Bailey Lauerman is an independent advertising agency headquartered in Omaha, Nebraska. The agency has earned recognition for its work with national brands including Disney, Union Pacific, Panda Express, and Phillips 66 Lubricants. The agency is a member of the Advertising and Marketing International Network (AMIN), as well as the American Association of Advertising Agencies (4A's).

==History==
In 1965, the basis for the agency known today as Bailey Lauerman was a small magazine-sized visitor's guide called Around Town, with advertisements written and designed by Rich Bailey and Bart Lewis. The partners founded the agency as Bailey Lewis & Associates in 1970. With primarily local clients, the agency experienced slow but steady growth in the decade after its founding. When Lewis retired and moved to Texas, Jim Lauerman succeeded him as president and the agency name was changed to Bailey Lauerman in 1990.

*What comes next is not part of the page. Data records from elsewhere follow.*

===== config.mk =====
export PLATFORM = sky130hd
export DESIGN_NAME = output_status_fault_indication_flat
export DESIGN_NICKNAME = d
export VERILOG_FILES = /design/src/design/io_status_pkg.sv /design/src/design/io_link_if.sv /design/src/design/output_status_fault_indication.sv /design/src/flat_wrapper.sv
export SDC_FILE = /design/constraint.sdc
export NUM_CORES = 2
export LEC_CHECK = 0
export ABC_AREA = 1
export BUFFER_PORTS_ARGS = -buffer_cell sky130_fd_sc_hd__buf_4
export CAP_MARGIN = 10
export CORE_AREA = 3 3 717 719
export DETAILED_ROUTE_END_ITERATION = 7
export DIE_AREA = 0 0 720 722
export PLACE_DENSITY_LB_ADDON = 0.05
export SLEW_MARGIN = 5
export SYNTH_ARGS = -nofsm -noshare
export SYNTH_HDL_FRONTEND = slang
export SYNTH_SLANG_ARGS = --single-unit

===== constraint.sdc =====
create_clock -name aclk -period 2.15 [get_ports aclk]
set_input_delay 0.43 -clock aclk [delete_from_list [all_inputs] [get_ports aclk]]
set_output_delay 0.43 -clock aclk [all_outputs]
set_load 0.005 [all_outputs]
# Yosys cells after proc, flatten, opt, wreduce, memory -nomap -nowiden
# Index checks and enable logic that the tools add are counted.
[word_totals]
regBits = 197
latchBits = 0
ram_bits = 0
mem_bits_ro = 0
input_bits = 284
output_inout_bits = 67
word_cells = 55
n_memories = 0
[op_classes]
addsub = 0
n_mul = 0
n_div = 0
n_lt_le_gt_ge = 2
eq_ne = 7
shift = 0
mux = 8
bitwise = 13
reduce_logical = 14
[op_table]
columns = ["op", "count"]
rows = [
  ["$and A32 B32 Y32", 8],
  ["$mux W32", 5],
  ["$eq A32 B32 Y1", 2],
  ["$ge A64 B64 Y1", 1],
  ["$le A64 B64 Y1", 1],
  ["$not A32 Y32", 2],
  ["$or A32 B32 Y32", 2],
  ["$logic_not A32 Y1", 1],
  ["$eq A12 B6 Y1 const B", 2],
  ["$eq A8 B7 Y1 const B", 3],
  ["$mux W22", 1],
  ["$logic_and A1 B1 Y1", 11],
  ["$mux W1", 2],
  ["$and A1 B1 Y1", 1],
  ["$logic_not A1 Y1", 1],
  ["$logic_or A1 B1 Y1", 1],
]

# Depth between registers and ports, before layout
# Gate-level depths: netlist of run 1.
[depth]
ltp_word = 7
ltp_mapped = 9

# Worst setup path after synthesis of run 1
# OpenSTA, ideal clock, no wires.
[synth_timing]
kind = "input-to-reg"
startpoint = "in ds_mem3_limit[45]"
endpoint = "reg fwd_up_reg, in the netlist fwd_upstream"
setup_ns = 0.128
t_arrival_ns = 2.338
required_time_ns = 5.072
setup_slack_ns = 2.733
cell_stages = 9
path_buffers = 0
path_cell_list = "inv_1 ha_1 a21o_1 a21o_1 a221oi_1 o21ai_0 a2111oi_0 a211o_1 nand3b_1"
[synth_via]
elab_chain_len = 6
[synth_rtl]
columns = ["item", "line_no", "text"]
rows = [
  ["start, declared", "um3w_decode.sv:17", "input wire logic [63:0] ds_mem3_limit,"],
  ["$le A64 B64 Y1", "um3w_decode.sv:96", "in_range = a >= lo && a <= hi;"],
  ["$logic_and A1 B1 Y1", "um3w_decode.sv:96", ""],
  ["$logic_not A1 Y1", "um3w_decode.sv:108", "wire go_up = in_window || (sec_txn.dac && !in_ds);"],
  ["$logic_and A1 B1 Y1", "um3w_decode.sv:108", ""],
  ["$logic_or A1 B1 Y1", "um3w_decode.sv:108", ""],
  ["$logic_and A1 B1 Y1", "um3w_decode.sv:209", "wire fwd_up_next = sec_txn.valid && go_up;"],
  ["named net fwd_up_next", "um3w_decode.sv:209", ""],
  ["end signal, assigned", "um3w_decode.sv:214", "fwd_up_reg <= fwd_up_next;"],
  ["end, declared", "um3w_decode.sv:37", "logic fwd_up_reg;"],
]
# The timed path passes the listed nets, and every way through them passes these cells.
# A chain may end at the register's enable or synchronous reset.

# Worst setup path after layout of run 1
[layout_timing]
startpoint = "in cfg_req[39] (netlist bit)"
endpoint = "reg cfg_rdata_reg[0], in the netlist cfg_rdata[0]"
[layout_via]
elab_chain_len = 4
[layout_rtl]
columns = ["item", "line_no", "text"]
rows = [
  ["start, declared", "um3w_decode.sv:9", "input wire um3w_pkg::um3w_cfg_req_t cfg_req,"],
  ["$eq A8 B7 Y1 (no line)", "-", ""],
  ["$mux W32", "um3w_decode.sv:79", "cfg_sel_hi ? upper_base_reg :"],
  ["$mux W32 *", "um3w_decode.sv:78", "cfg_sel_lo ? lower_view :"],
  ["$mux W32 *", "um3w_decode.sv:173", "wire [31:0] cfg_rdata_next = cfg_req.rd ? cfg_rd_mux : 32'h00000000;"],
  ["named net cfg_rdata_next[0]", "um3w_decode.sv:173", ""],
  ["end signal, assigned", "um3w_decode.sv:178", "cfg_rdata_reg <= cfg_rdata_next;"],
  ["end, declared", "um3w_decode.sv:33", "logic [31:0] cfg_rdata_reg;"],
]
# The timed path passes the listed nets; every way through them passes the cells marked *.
===== config.mk =====
export PLATFORM = sky130hd
export DESIGN_NAME = lbam_monitor
export DESIGN_NICKNAME = d
export VERILOG_FILES = /design/src/pkg/lbam_pkg.sv /design/src/rtl/lbam_timebase.sv /design/src/rtl/lbam_monitor.sv
export SDC_FILE = /design/constraint.sdc
export NUM_CORES = 1
export LEC_CHECK = 0
export BUFFER_PORTS_ARGS = -buffer_cell sky130_fd_sc_hd__buf_2
export CELL_PAD_IN_SITES_DETAIL_PLACEMENT = 0
export CELL_PAD_IN_SITES_GLOBAL_PLACEMENT = 2
export CORE_ASPECT_RATIO = 0.9
export CORE_MARGIN = 2
export CORE_UTILIZATION = 42
export DETAILED_ROUTE_END_ITERATION = 6
export PLACE_DENSITY = 0.93
export SKIP_LAST_GASP = 1
export SLEW_MARGIN = 20
export SYNTH_ARGS = -nofsm -noshare
export SYNTH_HDL_FRONTEND = slang
export SYNTH_SLANG_ARGS = --single-unit

===== constraint.sdc =====
create_clock -name clk_sys -period 5.05 [get_ports clk_sys]
set_input_delay 0.505 -clock clk_sys [delete_from_list [all_inputs] [get_ports clk_sys]]
set_output_delay 0.505 -clock clk_sys [all_outputs]
set_load 0.02 [all_outputs]
--- src/verilog/gxp_core.sv ---
// Register and serial bus core of the 8-bit port expander
`timescale 1ns/1ps
module gxp_core (
    // Clock and reset
    input  wire logic       i_clk,
    input  wire logic       i_reset,
    input  wire logic       i_reset_pin_n,
    // Address select strap
    input  wire logic       i_addr_sel,
    // Serial link
    input  wire logic       i_scl,
    input  wire logic       i_sda,
    output logic            o_sda_out,
    output logic            o_sda_oe,
    // Port pins
    input  wire logic [7:0] i_port,
    output logic      [7:0] o_port_out,
    output logic      [7:0] o_port_oe,
    // Interrupt, open drain
    output logic            o_irq_n_out,
    output logic            o_irq_n_oe
);

    // ****************************************************************
    // Input synchronisers
    // ****************************************************************
    logic [3:0]             bus_s;
    logic [7:0]             pin_s;
    logic                   rst_pin_n_s;
    logic                   addr_sel_s;
    logic                   scl_s;
    logic                   sda_s;
    logic                   rst;

    gxp_sync #(
        .WIDTH   (4),
        .RST_VAL (4'hf)
    ) u_sync_bus (
        .i_clk   (i_clk),
        .i_reset (i_reset),
        .i_d     ({i_reset_pin_n, i_addr_sel, i_scl, i_sda}),
        .o_q     (bus_s)
    );

    gxp_sync #(
        .WIDTH   (gxp_pkg::PORT_W),
        .RST_VAL (gxp_pkg::BYTE_ZERO)
    ) u_sync_pin (
        .i_clk   (i_clk),
        .i_reset (i_reset),
        .i_d     (i_port),
        .o_q     (pin_s)
    );

    assign rst_pin_n_s = bus_s[3];
    assign addr_sel_s  = bus_s[2];
    assign scl_s       = bus_s[1];
    assign sda_s       = bus_s[0];
    // Either reset source puts the core registers back to defaults; the synchronisers reset on i_reset only
    assign rst = i_reset | ~rst_pin_n_s;

    // ****************************************************************
    // Link events
    // ****************************************************************
    logic scl_rise;
    logic scl_fall;
    logic start;
    logic stop;

    gxp_link_cond u_cond (
        .i_clk      (i_clk),
        .i_reset    (rst),
        .i_scl      (scl_s),
        .i_sda      (sda_s),
        .o_scl_rise (scl_rise),
        .o_scl_fall (scl_fall),
        .o_start    (start),
        .o_stop     (stop)
    );

    // ****************************************************************
    // State and datapath registers
    // ****************************************************************
    gxp_pkg::gxp_state_e state_q;
    logic [3:0]          cnt_q;
    logic [7:0]          shift_q;
    logic [7:0]          tx_q;
    logic                rw_q;
    logic                first_q;
    logic                mack_q;
    logic                addressed_q;
    logic                sda_oe_q;
    logic [7:0]          ptr_q;
    logic [7:0]          out_latch_q;
    logic [7:0]          invert_q;
    logic [7:0]          dir_q;
    logic [7:0]          drive_q;
    logic [7:0]          ref_q;
    logic                irq_q;
    logic                pull_q;

    logic                byte_done;
    logic                addr_hit;
    logic [1:0]          sel;
    logic [7:0]          in_level;
    logic [7:0]          rd_data;
    logic                wr_stb;
    logic                ptr_stb;
    logic                rd_clear;
    logic                clear_ev;
    logic                pend;

    assign byte_done = scl_fall && (cnt_q == gxp_pkg::BYTE_BITS);
    assign addr_hit  = (shift_q[7:1] == {gxp_pkg::ADDR_HI, addr_sel_s});
    assign sel       = ptr_q[gxp_pkg::SEL_MSB:0];
    // Inversion only touches pins that are inputs
    assign in_level  = pin_s ^ (invert_q & dir_q);

    // ****************************************************************
    // Read data select
    // ****************************************************************
    always_comb begin
        case (sel)
            gxp_pkg::REG_IN:  rd_data = in_level;
            gxp_pkg::REG_OUT: rd_data = out_latch_q;
            gxp_pkg::REG_INV: rd_data = invert_q;
            default:          rd_data = dir_q;
        endcase
    end

    // ****************************************************************
    // Bus state machine
    // ****************************************************************
    always_ff @(posedge i_clk) begin
        if (rst) begin
            state_q <= gxp_pkg::ST_IDLE;
        end else if (start) begin
            state_q <= gxp_pkg::ST_ADDR;
        end else if (stop) begin
            state_q <= gxp_pkg::ST_IDLE;
        end else begin
            case (state_q)
                gxp_pkg::ST_ADDR: begin
                    if (byte_done) begin
                        state_q <= addr_hit ? gxp_pkg::ST_ACK_A
                                            : gxp_pkg::ST_IGNORE;
                    end
                end
                gxp_pkg::ST_ACK_A: begin
                    if (scl_fall) begin
                        state_q <= rw_q ? gxp_pkg::ST_TX : gxp_pkg::ST_RX;
                    end
                end
                gxp_pkg::ST_RX: begin
                    if (byte_done) begin
                        state_q <= gxp_pkg::ST_ACK_R;
                    end
                end
                gxp_pkg::ST_ACK_R: begin
                    // No byte count limit on writes
                    if (scl_fall) begin
                        state_q <= gxp_pkg::ST_RX;
                    end
                end
                gxp_pkg::ST_TX: begin
                    if (byte_done) begin
                        state_q <= gxp_pkg::ST_MACK;
                    end
                end
                gxp_pkg::ST_MACK: begin
                    if (scl_fall) begin
                        state_q <= mack_q ? gxp_pkg::ST_TX
                                          : gxp_pkg::ST_IGNORE;
                    end
                end
                default: begin
                end
            endcase
        end
    end

    // ****************************************************************
    // Bit counter and receive shifter
    // ****************************************************************
    always_ff @(posedge i_clk) begin
        if (rst || start) begin
            cnt_q <= gxp_pkg::CNT_ZERO;
        end else if (scl_rise && (state_q == gxp_pkg::ST_ADDR
                     || state_q == gxp_pkg::ST_RX
                     || state_q == gxp_pkg::ST_TX)) begin
            cnt_q <= cnt_q + gxp_pkg::CNT_STEP;
        end else if (scl_fall && (state_q == gxp_pkg::ST_ACK_A
                     || state_q == gxp_pkg::ST_ACK_R
                     || state_q == gxp_pkg::ST_MACK)) begin
            cnt_q <= gxp_pkg::CNT_ZERO;
        end
    end

    always_ff @(posedge i_clk) begin
        if (rst) begin
            shift_q <= gxp_pkg::BYTE_ZERO;
        end else if (scl_rise && (state_q == gxp_pkg::ST_ADDR
                     || state_q == gxp_pkg::ST_RX)) begin
            shift_q <= {shift_q[6:0], sda_s};
        end
    end

    // ****************************************************************
    // Transaction flags
    // ****************************************************************
    always_ff @(posedge i_clk) begin
        if (rst) begin
            rw_q        <= 1'b0;
            first_q     <= 1'b0;
            mack_q      <= 1'b0;
            addressed_q <= 1'b0;
        end else begin
            if (state_q == gxp_pkg::ST_ADDR && byte_done && addr_hit) begin
                rw_q        <= shift_q[gxp_pkg::RW_BIT];
                addressed_q <= 1'b1;
            end else if (stop) begin
                addressed_q <= 1'b0;
            end
            if (state_q == gxp_pkg::ST_ACK_A && scl_fall) begin
                first_q <= ~rw_q;
            end else if (state_q == gxp_pkg::ST_ACK_R && scl_rise) begin
                first_q <= 1'b0;
            end
            if (state_q == gxp_pkg::ST_MACK && scl_rise) begin
                mack_q <= ~sda_s;
            end
        end
    end

    // ****************************************************************
    // Data line drive (open drain, enable means pull low)
    // ****************************************************************
    always_ff @(posedge i_clk) begin
        if (rst || start || stop) begin
            sda_oe_q <= 1'b0;
        end else if (scl_fall) begin
            case (state_q)
                gxp_pkg::ST_ADDR: begin
                    if (byte_done && addr_hit) begin
                        sda_oe_q <= 1'b1;
                    end
                end
                gxp_pkg::ST_ACK_A: begin
                    sda_oe_q <= rw_q & ~rd_data[7];
                end
                gxp_pkg::ST_RX: begin
                    if (byte_done) begin
                        sda_oe_q <= 1'b1;
                    end
                end
                gxp_pkg::ST_TX: begin
                    sda_oe_q <= byte_done ? 1'b0 : ~tx_q[6];
                end
                gxp_pkg::ST_MACK: begin
                    sda_oe_q <= mack_q & ~rd_data[7];
                end
                default: begin
                    sda_oe_q <= 1'b0;
                end
            endcase
        end
    end

    // Transmit byte is captured when its first bit goes out
    always_ff @(posedge i_clk) begin
        if (rst) begin
            tx_q <= gxp_pkg::BYTE_ZERO;
        end else if (scl_fall && ((state_q == gxp_pkg::ST_ACK_A && rw_q)
                     || (state_q == gxp_pkg::ST_MACK && mack_q))) begin
            tx_q <= rd_data;
        end else if (scl_fall && state_q == gxp_pkg::ST_TX) begin
            tx_q <= {tx_q[6:0], 1'b0};
        end
    end

    // ****************************************************************
    // Registers written from the link
    // ****************************************************************
    assign ptr_stb = state_q == gxp_pkg::ST_ACK_R && scl_rise && first_q;
    assign wr_stb  = state_q == gxp_pkg::ST_ACK_R && scl_rise && !first_q;

    // Pointer survives across transactions so repeated reads need no command
    always_ff @(posedge i_clk) begin
        if (rst) begin
            ptr_q <= gxp_pkg::PTR_RST;
        end else if (ptr_stb) begin
            ptr_q <= shift_q;
        end
    end

    always_ff @(posedge i_clk) begin
        if (rst) begin
            out_latch_q <= gxp_pkg::OUT_RST;
        end else if (wr_stb && sel == gxp_pkg::REG_OUT) begin
            out_latch_q <= shift_q;
        end
    end

    always_ff @(posedge i_clk) begin
        if (rst) begin
            invert_q <= gxp_pkg::INV_RST;
        end else if (wr_stb && sel == gxp_pkg::REG_INV) begin
            invert_q <= shift_q;
        end
    end

    always_ff @(posedge i_clk) begin
        if (rst) begin
            dir_q <= gxp_pkg::DIR_RST;
        end else if (wr_stb && sel == gxp_pkg::REG_DIR) begin
            dir_q <= shift_q;
        end
    end

    // Pin drivers follow the direction one cycle later
    always_ff @(posedge i_clk) begin
        if (rst) begin
            drive_q <= ~gxp_pkg::DIR_RST;
        end else begin
            drive_q <= ~dir_q;
        end
    end

    // ****************************************************************
    // Interrupt
    // ****************************************************************
    // A changed input pin differs from the level seen at the last clear,
    // so a pin returning to that level clears it by itself.
    assign rd_clear = state_q == gxp_pkg::ST_MACK && scl_rise
                      && sel == gxp_pkg::REG_IN;
    assign clear_ev = rd_clear || (stop && addressed_q);
    assign pend     = |((pin_s ^ ref_q) & dir_q);

    // Change landing in the clear cycle itself may be missed
    always_ff @(posedge i_clk) begin
        if (rst || clear_ev) begin
            ref_q <= pin_s;
        end
    end

    always_ff @(posedge i_clk) begin
        if (rst) begin
            irq_q <= 1'b0;
        end else begin
            irq_q <= pend;
        end
    end

    always_ff @(posedge i_clk) begin
        if (rst) begin
            pull_q <= 1'b0;
        end else begin
            pull_q <= 1'b0;
        end
    end

    assign o_sda_out   = pull_q;
    assign o_sda_oe    = sda_oe_q;
    assign o_port_out  = out_latch_q;
    assign o_port_oe   = drive_q;
    assign o_irq_n_out = pull_q;
    assign o_irq_n_oe  = irq_q;
endmodule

In 2001, the agency expanded to a second office in downtown Omaha to accommodate additional clients and a growing workforce. After 37 years at the agency, founder Rich Bailey retired in 2007.

In 2012, the agency hired Andy Fletcher to take on the role of CEO as Jim Lauerman approached retirement. Lauerman remains on the agency's board of directors. The agency moved its corporate headquarters to Omaha in January 2013.

In 2016, Nebraska-native Greg Andersen was named chief executive officer.